Algorithms Claimed To Hunt Terrorists While Protecting the Privacy of Others (vice.com)
An anonymous reader sends this report from Motherboard:
Computer scientists at the University of Pennsylvania have developed an algorithmic framework for conducting targeted surveillance of individuals within social networks while protecting the privacy of untargeted digital bystanders. ... The algorithms are based on a few basic ideas. The first is that every member of a network (a graph) comes with a sequence of bits indicating their membership in a targeted group. If say, the number two bit was set in your personal privacy register, then you might be part of the “terrorist” target population. For an algorithm searching a network for targets, it doesn’t just get to ask to reveal every network member’s bits. It has a budget of sorts, where it can only reveal so many bits and no more. The algorithms work to optimize this scenario such that as many bits-of-interest are revealed as possible. It does this optimization via a notion known as a statistic of proximity (SOP), which is a quantification of how close a given graph node is to a targeted group of nodes. This is what guides the search algorithms.

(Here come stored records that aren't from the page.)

`src/rtl/fetch_pipe.sv`:
```
// Instruction fetch front end: issues sequential PC requests to an in-order cache,
// buffers returned words in a small ring, and discards responses orphaned by a redirect.
module fetch_pipe #(
  parameter int unsigned     XLEN     = 64,
  parameter int unsigned     ILEN     = 32,
  parameter int unsigned     DEPTH    = 4,
  parameter logic [XLEN-1:0] RESET_PC = XLEN'('h8000_0000)
) (
  input  logic            clk,
  input  logic            rstn,
  input  logic            req_ready,
  output logic            req_valid,
  output logic [XLEN-1:0] req_addr,
  input  logic            rsp_valid,
  input  logic [ILEN-1:0] rsp_data,
  output logic            rsp_ready,
  input  logic            redirect_valid,
  input  logic [XLEN-1:0] redirect_pc,
  output logic            out_valid,
  output logic [XLEN-1:0] out_pc,
  output logic [ILEN-1:0] out_instr,
  input  logic            out_ready
);

  localparam int unsigned     PtrW     = $clog2(DEPTH);
  localparam int unsigned     CntW     = $clog2(DEPTH + 1);
  localparam logic [CntW:0]   DepthSum = (CntW + 1)'(DEPTH);
  localparam logic [XLEN-1:0] PcStep   = XLEN'(ILEN / 8);

  logic [XLEN-1:0]  pc_q;
  logic [XLEN-1:0]  ent_pc_q    [DEPTH];
  logic [ILEN-1:0]  ent_instr_q [DEPTH];
  logic [DEPTH-1:0] ent_filled_q;
  logic [PtrW-1:0]  alloc_ptr_q;
  logic [PtrW-1:0]  fill_ptr_q;
  logic [PtrW-1:0]  head_ptr_q;
  logic [CntW-1:0]  alloc_cnt_q;
  logic [CntW-1:0]  stale_cnt_q;

  logic            issue;
  logic            rsp_acc;
  logic            rsp_stale;
  logic            rsp_fill;
  logic            pop;
  logic [CntW-1:0] filled_cnt;
  logic [CntW-1:0] unfilled_cnt;

  // Handshake decode; credits count stale in-flight requests so the ring can never overflow.
  always_comb begin
    req_valid = !redirect_valid &&
                (({1'b0, alloc_cnt_q} + {1'b0, stale_cnt_q}) < DepthSum);
    req_addr  = pc_q;
    rsp_ready = 1'b1;
    out_valid = ent_filled_q[head_ptr_q] && (alloc_cnt_q != '0) && !redirect_valid;
    out_pc    = ent_pc_q[head_ptr_q];
    out_instr = ent_instr_q[head_ptr_q];
    issue     = req_valid && req_ready;
    rsp_acc   = rsp_valid && rsp_ready;
    rsp_stale = rsp_acc && (stale_cnt_q != '0);
    // A response landing in the redirect cycle belongs to the old stream.
    rsp_fill  = rsp_acc && (stale_cnt_q == '0) && !redirect_valid;
    pop       = out_valid && out_ready;
  end

  // Allocated-but-unfilled entries become stale on redirect; their responses are still coming.
  always_comb begin
    filled_cnt = '0;
    for (int unsigned i = 0; i < DEPTH; i++) begin
      filled_cnt = filled_cnt + CntW'(ent_filled_q[i]);
    end
    unfilled_cnt = alloc_cnt_q - filled_cnt;
  end

  // Control state: PC, pointers, counters and per-entry filled flags.
  always_ff @(posedge clk) begin
    if (!rstn) begin
      pc_q         <= RESET_PC;
      alloc_ptr_q  <= '0;
      fill_ptr_q   <= '0;
      head_ptr_q   <= '0;
      alloc_cnt_q  <= '0;
      stale_cnt_q  <= '0;
      ent_filled_q <= '0;
    end else if (redirect_valid) begin
      pc_q         <= redirect_pc;
      alloc_ptr_q  <= '0;
      fill_ptr_q   <= '0;
      head_ptr_q   <= '0;
      alloc_cnt_q  <= '0;
      ent_filled_q <= '0;
      stale_cnt_q  <= stale_cnt_q + unfilled_cnt - CntW'(rsp_acc);
    end else begin
      if (rsp_stale) begin
        stale_cnt_q <= stale_cnt_q - CntW'(1);
      end
      if (pop) begin
        ent_filled_q[head_ptr_q] <= 1'b0;
        head_ptr_q               <= head_ptr_q + PtrW'(1);
      end
      if (rsp_fill) begin
        ent_filled_q[fill_ptr_q] <= 1'b1;
        fill_ptr_q               <= fill_ptr_q + PtrW'(1);
      end
      if (issue) begin
        ent_filled_q[alloc_ptr_q] <= 1'b0;
        alloc_ptr_q               <= alloc_ptr_q + PtrW'(1);
        pc_q                      <= pc_q + PcStep;
      end
      alloc_cnt_q <= alloc_cnt_q + CntW'(issue) - CntW'(pop);
    end
  end

  // Entry payload storage; only meaningful while the matching filled flag says so.
  always_ff @(posedge clk) begin
    if (rstn && issue) begin
      ent_pc_q[alloc_ptr_q] <= pc_q;
    end
    if (rstn && rsp_fill) begin
      ent_instr_q[fill_ptr_q] <= rsp_data;
    end
  end

endmodule

```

Reading the article (gasp!) didn't elucidate things much beyond the summary, although it mentions infectious disease spreading as a possible application while maintaining privacy for unrelated health issues.
In essence the idea is to use artificial scarcity via technological means to create a 'bit budget', where those who access a database of personal info are only allowed a certain amount of flags to search for; this encourages more efficient searching and thus less retrieval of extraneous data. This could be used so that private entities could try to find suitable targets for medical research or advertising, while revealing as little info about as few people as possible; and it might work in that situation. However, there are two big problems with this idea:
1) It assumes the data is only accessible through this one database and can't be accessed in another, more privacy-invading way. If any analysts even suspect that the full dataset will be more useful, then they will use the full dataset if they can and this scheme will be useless. "More data better" seems to be the motto of Big Data despite the well-known haystack problem.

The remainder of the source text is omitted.